It also seems to indicate that the fixes for the problem (if it is indeed the same one) appear in linux 5.8 or so. Not being terribly deep in kernel
patching/hacking/substitution, I’m not in a position to swap out kernels to try such myself however.

So my question are these:

  1. am I right in my diagnosis that my problem is likely the same one as in the referenced thread?
  2. If so, are the patches involved, scheduled for (already in?) the update stream for opensuse 15.2? How would
    I know whether my OS has had them applied?
  3. If not, is this error signature familiar to anyone, and does it have a fix that I can try out on my machine?

Thanks,

andy271828

@andy271828:

Here with –


 # inxi --admin --filter --cpu
CPU:       Info: Quad Core model: AMD Ryzen 5 3400G with Radeon Vega Graphics socket: AM4 bits: 64 type: MT MCP arch: Zen+ 
           family: 17 (23) model-id: 18 (24) stepping: 1 microcode: 8108109 L1 cache: 384 KiB L2 cache: 2048 KiB 
           L3 cache: 4096 KiB 
           flags: avx avx2 lm nx pae sse sse2 sse3 sse4_1 sse4_2 sse4a ssse3 svm bogomips: 59088 
           Speed: 1259 MHz min/max: 1400/3700 MHz base/boost: 3700/4200 boost: enabled volts: 1.5 V ext-clock: 100 MHz 
           Core speeds (MHz): 1: 1259 2: 1258 3: 1259 4: 1265 5: 1259 6: 1275 7: 1258 8: 1308 
           Vulnerabilities: Type: itlb_multihit status: Not affected 
           Type: l1tf status: Not affected 
           Type: mds status: Not affected 
           Type: meltdown status: Not affected 
           Type: spec_store_bypass mitigation: Speculative Store Bypass disabled via prctl and seccomp 
           Type: spectre_v1 mitigation: usercopy/swapgs barriers and __user pointer sanitization 
           Type: spectre_v2 mitigation: Full AMD retpoline, IBPB: conditional, STIBP: disabled, RSB filling 
           Type: srbds status: Not affected 
           Type: tsx_async_abort status: Not affected 
 # 
 # inxi --admin --filter --system
System:    Kernel: 5.3.18-lp152.66-default x86_64 bits: 64 compiler: gcc v: 7.5.0 
           parameters: BOOT_IMAGE=/boot/vmlinuz-5.3.18-lp152.66-default root=UUID=c59a64bf-b464-4ea2-bf3a-d3fd9dded03f 
           splash=silent resume=/dev/disk/by-id/ata-Intenso_SSD_Sata_III_AA000000000000035990-part3 quiet mitigations=auto 
           Console: tty 6 wm: kwin_x11 DM: SDDM Distro: openSUSE Leap 15.2 
 # 

No crashes …
On the other hand, I have another mainboard –


 # inxi --admin --filter --machine
Machine:   Type: Desktop Mobo: ASUSTeK model: PRIME B450-PLUS v: Rev X.0x serial: <filter> UEFI: American Megatrends v: 2807 
           date: 02/01/2021 
 # 

And, the Bug Report against the Kernel you’ve mentioned is waiting for further information – <https://bugzilla.kernel.org/show_bug.cgi?id=207979>

Have you checked the BIOS/UEFI version of your Mainboard?

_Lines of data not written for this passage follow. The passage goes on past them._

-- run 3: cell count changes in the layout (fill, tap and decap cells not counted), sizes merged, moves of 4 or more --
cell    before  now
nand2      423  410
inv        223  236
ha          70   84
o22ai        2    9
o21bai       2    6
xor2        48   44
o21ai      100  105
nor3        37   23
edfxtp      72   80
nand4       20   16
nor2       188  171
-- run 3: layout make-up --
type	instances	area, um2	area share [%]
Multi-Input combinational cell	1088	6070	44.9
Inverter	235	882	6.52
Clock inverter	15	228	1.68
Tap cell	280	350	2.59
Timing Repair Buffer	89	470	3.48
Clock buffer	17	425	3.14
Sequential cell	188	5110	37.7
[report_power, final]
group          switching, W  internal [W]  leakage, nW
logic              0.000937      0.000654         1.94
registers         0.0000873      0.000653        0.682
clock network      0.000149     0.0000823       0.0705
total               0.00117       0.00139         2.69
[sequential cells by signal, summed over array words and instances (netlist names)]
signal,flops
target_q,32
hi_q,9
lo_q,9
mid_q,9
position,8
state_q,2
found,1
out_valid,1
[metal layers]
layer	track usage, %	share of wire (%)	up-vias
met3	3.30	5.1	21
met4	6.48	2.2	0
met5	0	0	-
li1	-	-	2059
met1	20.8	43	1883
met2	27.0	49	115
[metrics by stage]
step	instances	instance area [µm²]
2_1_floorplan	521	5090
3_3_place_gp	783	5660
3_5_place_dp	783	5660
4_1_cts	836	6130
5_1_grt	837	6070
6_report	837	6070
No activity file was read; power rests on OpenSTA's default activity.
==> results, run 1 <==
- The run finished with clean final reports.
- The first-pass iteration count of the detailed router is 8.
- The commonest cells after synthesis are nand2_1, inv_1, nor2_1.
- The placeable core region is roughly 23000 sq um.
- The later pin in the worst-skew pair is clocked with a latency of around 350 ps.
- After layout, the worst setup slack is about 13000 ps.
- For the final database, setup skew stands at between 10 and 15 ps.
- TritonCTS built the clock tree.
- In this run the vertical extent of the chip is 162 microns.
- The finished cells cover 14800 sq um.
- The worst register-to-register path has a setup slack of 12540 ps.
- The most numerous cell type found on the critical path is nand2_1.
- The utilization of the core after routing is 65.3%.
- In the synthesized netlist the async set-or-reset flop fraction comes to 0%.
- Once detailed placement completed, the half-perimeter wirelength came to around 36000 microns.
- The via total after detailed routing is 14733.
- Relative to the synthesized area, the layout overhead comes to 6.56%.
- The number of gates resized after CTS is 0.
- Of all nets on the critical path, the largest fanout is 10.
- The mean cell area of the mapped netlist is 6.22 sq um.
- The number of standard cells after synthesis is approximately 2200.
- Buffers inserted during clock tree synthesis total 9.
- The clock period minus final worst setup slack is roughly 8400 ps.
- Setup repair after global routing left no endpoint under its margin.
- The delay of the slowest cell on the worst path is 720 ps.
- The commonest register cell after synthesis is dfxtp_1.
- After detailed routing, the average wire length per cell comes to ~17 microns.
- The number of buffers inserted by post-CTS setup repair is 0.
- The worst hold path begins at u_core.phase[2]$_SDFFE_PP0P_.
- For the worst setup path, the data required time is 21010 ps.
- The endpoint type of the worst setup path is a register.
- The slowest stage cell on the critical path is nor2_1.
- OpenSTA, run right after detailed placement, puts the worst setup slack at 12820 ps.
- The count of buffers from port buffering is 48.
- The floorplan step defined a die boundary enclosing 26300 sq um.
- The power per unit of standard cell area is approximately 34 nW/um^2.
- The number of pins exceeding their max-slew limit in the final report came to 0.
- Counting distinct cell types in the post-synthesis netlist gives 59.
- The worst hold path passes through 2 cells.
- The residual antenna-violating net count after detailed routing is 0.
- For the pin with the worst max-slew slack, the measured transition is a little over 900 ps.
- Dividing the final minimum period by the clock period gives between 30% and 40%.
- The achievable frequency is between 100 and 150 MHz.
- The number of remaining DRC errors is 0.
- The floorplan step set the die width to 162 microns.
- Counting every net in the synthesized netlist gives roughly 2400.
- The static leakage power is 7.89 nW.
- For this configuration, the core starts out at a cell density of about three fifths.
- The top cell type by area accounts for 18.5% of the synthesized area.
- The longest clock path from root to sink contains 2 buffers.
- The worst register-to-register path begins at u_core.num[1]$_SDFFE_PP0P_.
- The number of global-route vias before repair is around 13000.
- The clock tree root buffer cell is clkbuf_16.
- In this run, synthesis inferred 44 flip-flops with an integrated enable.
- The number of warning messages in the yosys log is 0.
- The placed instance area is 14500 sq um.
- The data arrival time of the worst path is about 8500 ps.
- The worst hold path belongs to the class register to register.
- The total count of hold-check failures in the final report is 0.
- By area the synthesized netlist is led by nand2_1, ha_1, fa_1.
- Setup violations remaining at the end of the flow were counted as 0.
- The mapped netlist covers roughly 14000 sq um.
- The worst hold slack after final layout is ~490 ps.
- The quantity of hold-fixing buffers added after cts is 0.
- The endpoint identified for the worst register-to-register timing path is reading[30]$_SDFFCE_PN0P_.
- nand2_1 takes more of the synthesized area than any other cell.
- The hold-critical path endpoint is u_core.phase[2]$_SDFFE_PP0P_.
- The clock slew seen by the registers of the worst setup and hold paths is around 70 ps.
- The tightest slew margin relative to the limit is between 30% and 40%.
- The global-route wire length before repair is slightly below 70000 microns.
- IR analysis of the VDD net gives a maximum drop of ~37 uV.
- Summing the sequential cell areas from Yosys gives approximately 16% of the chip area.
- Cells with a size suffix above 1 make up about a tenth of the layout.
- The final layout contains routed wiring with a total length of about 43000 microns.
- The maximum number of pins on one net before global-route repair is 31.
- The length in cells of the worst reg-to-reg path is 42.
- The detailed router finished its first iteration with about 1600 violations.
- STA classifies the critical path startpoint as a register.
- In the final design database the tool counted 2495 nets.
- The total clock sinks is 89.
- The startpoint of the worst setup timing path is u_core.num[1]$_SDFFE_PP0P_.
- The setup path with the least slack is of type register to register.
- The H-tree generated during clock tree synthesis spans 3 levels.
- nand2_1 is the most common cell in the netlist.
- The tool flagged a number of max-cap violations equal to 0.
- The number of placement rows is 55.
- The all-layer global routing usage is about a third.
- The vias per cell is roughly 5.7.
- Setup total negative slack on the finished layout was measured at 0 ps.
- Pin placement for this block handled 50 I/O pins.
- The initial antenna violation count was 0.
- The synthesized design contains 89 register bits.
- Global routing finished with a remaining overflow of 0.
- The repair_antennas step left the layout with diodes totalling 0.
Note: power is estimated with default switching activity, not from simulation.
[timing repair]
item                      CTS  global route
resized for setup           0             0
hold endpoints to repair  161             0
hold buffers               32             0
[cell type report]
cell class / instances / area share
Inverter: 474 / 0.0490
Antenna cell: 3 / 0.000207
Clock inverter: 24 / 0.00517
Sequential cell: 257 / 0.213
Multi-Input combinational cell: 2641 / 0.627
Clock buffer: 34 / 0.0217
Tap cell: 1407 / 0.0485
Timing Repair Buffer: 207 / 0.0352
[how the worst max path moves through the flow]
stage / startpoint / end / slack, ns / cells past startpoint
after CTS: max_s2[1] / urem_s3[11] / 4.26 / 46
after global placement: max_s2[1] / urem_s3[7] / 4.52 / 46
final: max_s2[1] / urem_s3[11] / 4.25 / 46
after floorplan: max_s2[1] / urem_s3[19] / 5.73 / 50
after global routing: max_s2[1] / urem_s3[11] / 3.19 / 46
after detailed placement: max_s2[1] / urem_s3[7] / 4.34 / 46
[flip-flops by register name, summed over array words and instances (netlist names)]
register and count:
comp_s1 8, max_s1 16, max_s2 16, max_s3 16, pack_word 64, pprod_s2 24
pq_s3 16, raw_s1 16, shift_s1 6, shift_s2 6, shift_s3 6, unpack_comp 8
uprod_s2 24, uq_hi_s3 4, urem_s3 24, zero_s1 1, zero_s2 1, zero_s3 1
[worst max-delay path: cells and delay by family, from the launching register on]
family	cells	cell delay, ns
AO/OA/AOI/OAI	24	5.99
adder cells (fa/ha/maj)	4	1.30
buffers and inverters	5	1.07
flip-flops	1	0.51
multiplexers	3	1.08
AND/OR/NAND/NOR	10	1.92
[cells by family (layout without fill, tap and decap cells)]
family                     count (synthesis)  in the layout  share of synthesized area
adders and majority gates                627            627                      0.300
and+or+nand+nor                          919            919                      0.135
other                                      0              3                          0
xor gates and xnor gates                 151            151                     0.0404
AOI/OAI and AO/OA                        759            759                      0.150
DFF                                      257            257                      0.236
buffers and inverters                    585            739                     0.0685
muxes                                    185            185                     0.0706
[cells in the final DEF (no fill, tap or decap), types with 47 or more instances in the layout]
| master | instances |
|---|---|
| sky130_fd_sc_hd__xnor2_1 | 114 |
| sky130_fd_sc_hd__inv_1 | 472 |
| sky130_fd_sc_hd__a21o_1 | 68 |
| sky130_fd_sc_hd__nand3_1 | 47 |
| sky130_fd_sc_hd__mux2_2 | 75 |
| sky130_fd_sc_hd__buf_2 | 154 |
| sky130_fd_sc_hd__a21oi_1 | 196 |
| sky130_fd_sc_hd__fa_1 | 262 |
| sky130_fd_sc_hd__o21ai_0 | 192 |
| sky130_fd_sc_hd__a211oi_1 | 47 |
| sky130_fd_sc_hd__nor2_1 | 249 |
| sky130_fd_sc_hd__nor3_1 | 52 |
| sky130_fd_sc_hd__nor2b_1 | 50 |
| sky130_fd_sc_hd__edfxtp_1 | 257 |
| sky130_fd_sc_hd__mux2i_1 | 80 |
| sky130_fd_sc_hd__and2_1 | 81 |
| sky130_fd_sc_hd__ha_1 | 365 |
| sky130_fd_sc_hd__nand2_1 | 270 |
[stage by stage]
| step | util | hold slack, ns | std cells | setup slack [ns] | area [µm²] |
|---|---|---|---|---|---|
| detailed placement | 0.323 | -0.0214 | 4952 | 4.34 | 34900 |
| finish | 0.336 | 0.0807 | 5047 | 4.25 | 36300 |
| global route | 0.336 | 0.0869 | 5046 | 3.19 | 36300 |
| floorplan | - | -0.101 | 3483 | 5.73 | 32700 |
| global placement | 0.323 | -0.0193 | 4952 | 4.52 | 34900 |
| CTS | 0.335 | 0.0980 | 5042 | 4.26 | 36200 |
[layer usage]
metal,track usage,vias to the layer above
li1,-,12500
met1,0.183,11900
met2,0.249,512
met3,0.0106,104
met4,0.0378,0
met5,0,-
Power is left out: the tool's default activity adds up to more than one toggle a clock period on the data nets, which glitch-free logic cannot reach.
$ cat src/sv/csrd_seq.sv
// Microcode sequencer: step counter, return address, loop counter and program ROM.
// Depends on csrd_pkg for the control word and the program.
module csrd_seq
  import csrd_pkg::*;
(
  input  logic            clk,
  input  logic            rst,
  input  logic            start,
  input  logic [PC_W-1:0] start_pc,
  input  logic            div_done,
  input  logic            out_free,
  output ctrl_t           ctrl,
  output logic            emit,
  output logic            idle
);

  typedef enum logic [1:0] {
    ST_IDLE = 2'b01,
    ST_RUN  = 2'b10
  } seq_state_t;

  seq_state_t       state;
  logic [PC_W-1:0]  pc;
  logic [PC_W-1:0]  ret;
  logic [CNT_W-1:0] cnt;
  ctrl_t            word;

  assign word = ucode_rom(pc);
  assign idle = (state == ST_IDLE);
  assign ctrl = (state == ST_RUN) ? word : '0;
  assign emit = (state == ST_RUN) && (word.seq_op == SEQ_EMIT) && div_done && out_free;

  always_ff @(posedge clk) begin
    if (rst) begin
      state <= ST_RUN;  // derive seeds from the reset register values
      pc    <= PC_DERIVE;
      ret   <= '0;
      cnt   <= '0;
    end else begin
      case (state)
        ST_IDLE: begin
          if (start) begin
            state <= ST_RUN;
            pc    <= start_pc;
          end
        end
        ST_RUN: begin
          if (word.cnt_load) begin
            cnt <= word.cnt_val;
          end
          case (word.seq_op)
            SEQ_NEXT: pc <= pc + PC_W'(1);
            SEQ_CALL: begin
              ret <= pc + PC_W'(1);
              pc  <= word.target;
            end
            SEQ_RET: pc <= ret;
            SEQ_DJNZ: begin
              cnt <= cnt - CNT_W'(1);
              pc  <= (cnt != CNT_W'(1)) ? word.target : pc + PC_W'(1);
            end
            SEQ_EMIT: begin
              // hold until the remainder is ready and the output slot is free
              if (div_done && out_free) begin
                state <= ST_IDLE;
              end
            end
            SEQ_DONE: state <= ST_IDLE;
            default: state <= ST_IDLE;
          endcase
        end
        default: state <= ST_IDLE;
      endcase
    end
  end

`ifndef ASSERT_OFF
  a_pc_in_program: assert property (@(posedge clk) disable iff (rst)
    (state == ST_RUN) |-> (pc <= PC_LAST))
    else $error("sequencer left the program");
  a_start_runs: assert property (@(posedge clk) disable iff (rst)
    (idle && start) |=> (state == ST_RUN && pc == $past(start_pc)))
    else $error("start did not launch the program");
`endif

endmodule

Are you running the memory at the default clock speed offered by the Mainboard or, have you tweaked up the clock speed to that which AMD states as being the maximum for the APU?

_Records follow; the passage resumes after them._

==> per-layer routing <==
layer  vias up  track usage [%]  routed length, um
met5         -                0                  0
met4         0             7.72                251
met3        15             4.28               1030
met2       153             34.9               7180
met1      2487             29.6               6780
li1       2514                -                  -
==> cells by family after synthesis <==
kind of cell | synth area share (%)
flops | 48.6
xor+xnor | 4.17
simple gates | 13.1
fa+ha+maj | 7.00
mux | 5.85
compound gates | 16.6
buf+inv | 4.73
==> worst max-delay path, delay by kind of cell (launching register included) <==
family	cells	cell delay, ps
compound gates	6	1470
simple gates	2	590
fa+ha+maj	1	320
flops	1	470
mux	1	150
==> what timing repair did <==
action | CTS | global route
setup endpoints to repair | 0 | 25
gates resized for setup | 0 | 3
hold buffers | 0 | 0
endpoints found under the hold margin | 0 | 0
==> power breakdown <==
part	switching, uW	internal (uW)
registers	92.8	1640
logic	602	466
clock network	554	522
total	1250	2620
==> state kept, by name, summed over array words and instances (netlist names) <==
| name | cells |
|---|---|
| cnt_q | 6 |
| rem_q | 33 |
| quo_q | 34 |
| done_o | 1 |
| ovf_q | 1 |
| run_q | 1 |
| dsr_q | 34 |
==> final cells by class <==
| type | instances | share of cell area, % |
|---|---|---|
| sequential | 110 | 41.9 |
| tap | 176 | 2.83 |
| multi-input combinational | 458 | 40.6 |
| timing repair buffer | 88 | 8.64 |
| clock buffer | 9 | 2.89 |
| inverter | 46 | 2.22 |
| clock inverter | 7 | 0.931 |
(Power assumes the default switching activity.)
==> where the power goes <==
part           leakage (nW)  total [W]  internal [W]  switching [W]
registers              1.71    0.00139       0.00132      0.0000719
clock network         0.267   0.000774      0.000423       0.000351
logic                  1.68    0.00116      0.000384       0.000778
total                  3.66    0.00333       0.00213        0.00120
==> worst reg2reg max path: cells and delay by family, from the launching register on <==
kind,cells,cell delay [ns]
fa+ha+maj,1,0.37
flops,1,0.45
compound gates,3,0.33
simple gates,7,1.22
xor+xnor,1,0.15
===== src/gbs_queue.sv =====
// ----------------------------------------------------------------------------
// gbs_queue
// Short FIFO of classified items between the front and the back.
// ----------------------------------------------------------------------------
module gbs_queue #(
   parameter int DEPTH = gbs_pkg::QUEUE_DEPTH
) (
   input  logic              clock,
   input  logic              reset,
   input  gbs_pkg::push_type push,
   input  logic              pop,
   output gbs_pkg::item_type head,
   output logic              full,
   output logic              empty
);
   import gbs_pkg::*;

   localparam int PW = $clog2(DEPTH);
   localparam int CNT_W = $clog2(DEPTH + 1);

   item_type         entry_ff [DEPTH];
   logic [PW-1:0]    wr_ptr_ff, wr_ptr_in;
   logic [PW-1:0]    rd_ptr_ff, rd_ptr_in;
   logic [CNT_W-1:0] count_ff, count_in;
   logic             do_push, do_pop;

   assign full    = (count_ff == CNT_W'(DEPTH));
   assign empty   = (count_ff == '0);
   assign do_push = push.valid && !full;
   assign do_pop  = pop && !empty;
   assign head    = entry_ff[rd_ptr_ff];

   // Advance pointers with wrap
   always_comb begin
      wr_ptr_in = wr_ptr_ff;
      rd_ptr_in = rd_ptr_ff;
      count_in  = count_ff;
      if (do_push) begin
         wr_ptr_in = (wr_ptr_ff == PW'(DEPTH - 1)) ? '0 : wr_ptr_ff + PW'(1);
      end
      if (do_pop) begin
         rd_ptr_in = (rd_ptr_ff == PW'(DEPTH - 1)) ? '0 : rd_ptr_ff + PW'(1);
      end
      if (do_push && !do_pop) begin
         count_in = count_ff + CNT_W'(1);
      end else if (do_pop && !do_push) begin
         count_in = count_ff - CNT_W'(1);
      end
   end

   always_ff @(posedge clock) begin
      if (reset) begin
         wr_ptr_ff <= '0;
         rd_ptr_ff <= '0;
         count_ff  <= '0;
      end else begin
         wr_ptr_ff <= wr_ptr_in;
         rd_ptr_ff <= rd_ptr_in;
         count_ff  <= count_in;
      end
   end

   // Store the pushed item
   always_ff @(posedge clock) begin
      if (do_push) begin
         entry_ff[wr_ptr_ff] <= push.item;
      end
   end

endmodule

Hi, and thanks for the reply,

I ran the commands you tried on your machine with the following results:

 inxi --admin --filter --cpu
CPU:       Topology: Quad Core model: AMD Ryzen 5 3400G with Radeon Vega Graphics bits: 64 type: MT MCP arch: Zen+ 
           family: 17 (23) model-id: 18 (24) stepping: 1 microcode: 8108109 L2 cache: 2048 KiB 
           flags: avx avx2 lm nx pae sse sse2 sse3 sse4_1 sse4_2 sse4a ssse3 svm bogomips: 59201 
           Speed: 3016 MHz min/max: N/A Core speeds (MHz): 1: 3016 2: 1258 3: 1569 4: 1235 5: 2911 6: 1527 7: 1698 8: 1242 
           Vulnerabilities: Type: itlb_multihit status: Not affected 
           Type: l1tf status: Not affected 
           Type: mds status: Not affected 
           Type: meltdown status: Not affected 
           Type: spec_store_bypass mitigation: Speculative Store Bypass disabled via prctl and seccomp 
           Type: spectre_v1 mitigation: usercopy/swapgs barriers and __user pointer sanitization 
           Type: spectre_v2 mitigation: Full AMD retpoline, IBPB: conditional, STIBP: disabled, RSB filling 
           Type: srbds status: Not affected 
           Type: tsx_async_abort status: Not affected 


 inxi --admin --filter --machine

Machine:   Type: Desktop Mobo: Micro-Star model: B450 GAMING PLUS MAX (MS-7B86) v: 3.0 serial: <filter> 
           UEFI [Legacy]: American Megatrends v: H.70 date: 06/17/2020 

Not sure of the significance of any of the contents above though, but here it is for whatever value it may have.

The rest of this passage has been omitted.